- Specialty: Neurology, Immunology

= Anti-IgLON5 disease =

Anti-IgLON5 disease is an uncommon neurological autoimmune condition linked to autoantibodies directed against the IgLON5 protein. Sleep disturbance, bulbar symptoms, and abnormal gait make up the majority of the clinical presentation, which is then followed by cognitive dysfunction. The diagnosis of anti-IgLON5 disease is primarily based on clinical signs and the identification of IgLON5 antibodies in patient serum and/or cerebrospinal fluid.

== Mechanism ==
The IgLON proteins are a family of five cell-adhesion molecules IgLON 1, 2, 3, 4 & 5, which assist in neuronal growth and connections among nerve cells. and help in brain evolution and maturation to maintain integrity of the blood brain barrier.

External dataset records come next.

[src/design/msd_pkg.sv]
// Shared constants and types for the marker stream demultiplexer.
`default_nettype none

package msd_pkg;

  localparam int MARKER_LEN  = 11;
  localparam int MC_W        = $clog2(MARKER_LEN);
  localparam int QUEUE_DEPTH = 4;

  localparam logic [7:0] MARK_OPEN = 8'h5B;  // '['

  // "[BUF/BEGIN]"
  localparam logic [7:0] MARK_ON [MARKER_LEN] = '{
    8'h5B, 8'h42, 8'h55, 8'h46, 8'h2F, 8'h42, 8'h45, 8'h47, 8'h49, 8'h4E, 8'h5D
  };
  // "[BUF/CLOSE]"
  localparam logic [7:0] MARK_OFF [MARKER_LEN] = '{
    8'h5B, 8'h42, 8'h55, 8'h46, 8'h2F, 8'h43, 8'h4C, 8'h4F, 8'h53, 8'h45, 8'h5D
  };

  typedef enum logic [1:0] {
    FR_IDLE,
    FR_FLUSH,
    FR_PEND
  } front_state_t;

  typedef struct packed {
    logic [7:0] out_byte;
    logic       to_capture;
    logic       last_of_run;
  } result_t;

endpackage

`default_nettype wire

[src/design/marker_stream_demux_unit.sv]
// Top level of the marker stream demultiplexer.
//
// Slave side (s_tvalid/s_tready/s_tdata) takes one received serial byte per item.
// Master side (m_tvalid/m_tready/m_tdata/m_tuser/m_tlast) gives the bytes passed
// on: m_tuser is 1 for the capture channel, 0 for text, m_tlast marks the final
// item caused by one input byte. "[BUF/BEGIN]" and "[BUF/CLOSE]" switch capture
// on and off and never appear on the output; an input byte that continues either
// marker is held back and gives no item.
// A plain byte is pushed into the result queue as it is taken and then moves on
// to the output register. A byte that breaks a partial marker holds the front end
// while the held bytes are read out of the hold register file into the queue one
// per cycle while the queue has room, and then passes the byte itself on unless it
// is a fresh '[', which opens a new candidate.
// A small result queue and the output register sit between the two ends, so the
// front keeps taking bytes while results wait; s_tready drops when the queue is
// full or a flush is running. When the receiver stalls, m_* hold their item.
// Synchronous reset empties the queue, selects the text channel and forgets any
// partial marker; no clearing pass is needed.
`default_nettype none

module marker_stream_demux_unit
  import msd_pkg::*;
#(
  parameter int QUEUE_DEPTH_P = QUEUE_DEPTH
) (
  input  wire logic       clk,
  input  wire logic       rst,
  input  wire logic       s_tvalid,
  output logic            s_tready,
  input  wire logic [7:0] s_tdata,   // rx_byte
  output logic            m_tvalid,
  input  wire logic       m_tready,
  output logic [7:0]      m_tdata,   // out_byte
  output logic [0:0]      m_tuser,   // to_capture
  output logic            m_tlast    // last_of_run
);

  logic    full;
  logic    push;
  result_t push_data;

  msd_front u_front (
    .clk       (clk),
    .rst       (rst),
    .s_tvalid  (s_tvalid),
    .s_tready  (s_tready),
    .s_tdata   (s_tdata),
    .full      (full),
    .push      (push),
    .push_data (push_data)
  );

  msd_back #(
    .DEPTH (QUEUE_DEPTH_P)
  ) u_back (
    .clk       (clk),
    .rst       (rst),
    .push      (push),
    .push_data (push_data),
    .full      (full),
    .m_tvalid  (m_tvalid),
    .m_tready  (m_tready),
    .m_tdata   (m_tdata),
    .m_tuser   (m_tuser),
    .m_tlast   (m_tlast)
  );

endmodule

`default_nettype wire

[src/design/msd_front.sv]
// Front end: takes bytes, tracks marker matches and capture mode, queues results.
`default_nettype none

module msd_front
  import msd_pkg::*;
(
  input  wire logic       clk,
  input  wire logic       rst,
  input  wire logic       s_tvalid,
  output logic            s_tready,
  input  wire logic [7:0] s_tdata,
  input  wire logic       full,
  output logic            push,
  output result_t         push_data
);

  front_state_t state, state_next;

  logic [MC_W-1:0] match_count, match_count_next;
  logic [MC_W-1:0] idx, idx_next;
  logic            on_ok, on_ok_next;
  logic            off_ok, off_ok_next;
  logic            capture_mode, capture_mode_next;
  logic [7:0]      pend_byte, pend_byte_next;

  logic [7:0]      held [MARKER_LEN];
  logic            held_we;
  logic [MC_W-1:0] held_wa;
  logic [7:0]      held_wd;

  logic            accept;
  logic            hit_on, hit_off;
  logic            flush_end;

  assign s_tready  = (state == FR_IDLE) && !full;
  assign accept    = s_tvalid && s_tready;
  assign hit_on    = (s_tdata == MARK_ON[match_count]);
  assign hit_off   = (s_tdata == MARK_OFF[match_count]);
  assign flush_end = (idx == match_count - MC_W'(1));

  always_ff @(posedge clk) begin
    if (rst) begin
      state        <= FR_IDLE;
      match_count  <= '0;
      capture_mode <= 1'b0;
    end else begin
      state        <= state_next;
      match_count  <= match_count_next;
      capture_mode <= capture_mode_next;
    end
  end

  always_ff @(posedge clk) begin
    idx       <= idx_next;
    on_ok     <= on_ok_next;
    off_ok    <= off_ok_next;
    pend_byte <= pend_byte_next;
    if (held_we) begin
      held[held_wa] <= held_wd;
    end
  end

  always_comb begin
    state_next        = state;
    match_count_next  = match_count;
    idx_next          = idx;
    on_ok_next        = on_ok;
    off_ok_next       = off_ok;
    capture_mode_next = capture_mode;
    pend_byte_next    = pend_byte;
    held_we           = 1'b0;
    held_wa           = '0;
    held_wd           = s_tdata;
    push              = 1'b0;
    push_data         = '{out_byte: s_tdata, to_capture: capture_mode, last_of_run: 1'b1};

    unique case (state)
      FR_IDLE: begin
        if (accept) begin
          if (match_count != '0 && (hit_on || hit_off)) begin
            held_we     = 1'b1;
            held_wa     = match_count;
            on_ok_next  = on_ok && hit_on;
            off_ok_next = off_ok && hit_off;
            if (match_count == MC_W'(MARKER_LEN - 1)) begin
              // full sequence: a mixed one leaves the mode alone
              if (on_ok && hit_on) begin
                capture_mode_next = 1'b1;
              end else if (off_ok && hit_off) begin
                capture_mode_next = 1'b0;
              end
              match_count_next = '0;
            end else begin
              match_count_next = match_count + MC_W'(1);
            end
          end else if (match_count != '0) begin
            pend_byte_next = s_tdata;
            idx_next       = '0;
            state_next     = FR_FLUSH;
          end else if (s_tdata == MARK_OPEN) begin
            held_we          = 1'b1;
            held_wa          = '0;
            match_count_next = MC_W'(1);
            on_ok_next       = 1'b1;
            off_ok_next      = 1'b1;
          end else begin
            push = 1'b1;
          end
        end
      end

      FR_FLUSH: begin
        push_data = '{out_byte: held[idx], to_capture: capture_mode,
                      last_of_run: flush_end && (pend_byte == MARK_OPEN)};
        if (!full) begin
          push = 1'b1;
          if (flush_end) begin
            if (pend_byte == MARK_OPEN) begin
              // the mismatching byte opens a fresh candidate
              held_we          = 1'b1;
              held_wa          = '0;
              held_wd          = pend_byte;
              match_count_next = MC_W'(1);
              on_ok_next       = 1'b1;
              off_ok_next      = 1'b1;
              state_next       = FR_IDLE;
            end else begin
              state_next = FR_PEND;
            end
          end else begin
            idx_next = idx + MC_W'(1);
          end
        end
      end

      FR_PEND: begin
        push_data = '{out_byte: pend_byte, to_capture: capture_mode, last_of_run: 1'b1};
        if (!full) begin
          push             = 1'b1;
          match_count_next = '0;
          state_next       = FR_IDLE;
        end
      end

      default: begin
        state_next = FR_IDLE;
      end
    endcase
  end

endmodule

`default_nettype wire

[src/design/msd_back.sv]
// Back end: result queue with a registered output stage on the master side.
`default_nettype none

module msd_back
  import msd_pkg::*;
#(
  parameter int DEPTH = QUEUE_DEPTH
) (
  input  wire logic       clk,
  input  wire logic       rst,
  input  wire logic       push,
  input  wire result_t    push_data,
  output logic            full,
  output logic            m_tvalid,
  input  wire logic       m_tready,
  output logic [7:0]      m_tdata,  // out_byte
  output logic [0:0]      m_tuser,  // to_capture
  output logic            m_tlast   // last_of_run
);

  localparam int AW = (DEPTH > 1) ? $clog2(DEPTH) : 1;
  localparam int CW = $clog2(DEPTH + 1);

  result_t       mem [DEPTH];
  logic [AW-1:0] wr_ptr, rd_ptr;
  logic [CW-1:0] count;
  logic          pop;
  result_t       out_reg;

  assign full     = (count == CW'(DEPTH));
  assign pop      = (count != '0) && (!m_tvalid || m_tready);
  assign m_tdata  = out_reg.out_byte;
  assign m_tuser  = out_reg.to_capture;
  assign m_tlast  = out_reg.last_of_run;

  always_ff @(posedge clk) begin
    if (rst) begin
      wr_ptr   <= '0;
      rd_ptr   <= '0;
      count    <= '0;
      m_tvalid <= 1'b0;
    end else begin
      if (push) begin
        wr_ptr <= (wr_ptr == AW'(DEPTH - 1)) ? '0 : wr_ptr + AW'(1);
      end
      if (pop) begin
        rd_ptr <= (rd_ptr == AW'(DEPTH - 1)) ? '0 : rd_ptr + AW'(1);
      end
      unique case ({push, pop})
        2'b10:   count <= count + CW'(1);
        2'b01:   count <= count - CW'(1);
        default: count <= count;
      endcase
      if (pop) begin
        m_tvalid <= 1'b1;
      end else if (m_tready) begin
        m_tvalid <= 1'b0;
      end
    end
  end

  always_ff @(posedge clk) begin
    if (push) begin
      mem[wr_ptr] <= push_data;
    end
    if (pop) begin
      out_reg <= mem[rd_ptr];
    end
  end

endmodule

`default_nettype wire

Abnormal pTau deposits seen in several brains, brain stems and upper cervical cords shown by neuro-immuno-histochemistry studies of brain tissue from these regions without inflammatory cells differentiate this entity from other autoimmune encephalitis.

IgLON5 refers to a cell surface protein involved in promoting connections among nerve cells. Prevalence of the HLA-DRB1*10:01 allele was greatly increased in people with anti-IgLON5 disease. The sleep problems seen in this disorder are insomnia, sleep related abnormal movements called parasomnias which may be seen in both REM and NREM sleep and poor efficiency of sleep. Respiratory problems related to sleep disorder such as obstructive sleep apnea (OSA) and jerky stertorous breathing were noted in more than half the cases.

==Diagnosis==

Serum studies show IgLON5 antibodies in almost all patients while the presence of CSF antibodies is more sporadic, occurring in ~50% of cases. Additional findings may be Oligoclonal bands(OCB), a few leukocytes and a slight rise in proteins, with otherwise normal CSF examination in more than half the cases.

== Genetics and Hereditary Risk ==
Anti-IgLON5 disease is not considered a hereditary disorder. Instead, it is classified as an autoimmune disease in which the immune system produces antibodies against the neuronal cell adhesion molecule IgLON5.

Studies have shown a strong association with specific human leukocyte antigen (HLA) types, particularly HLA-DRB1*10:01 and HLA-DQB1*05:01 alleles, suggesting a role for genetic susceptibility in disease development.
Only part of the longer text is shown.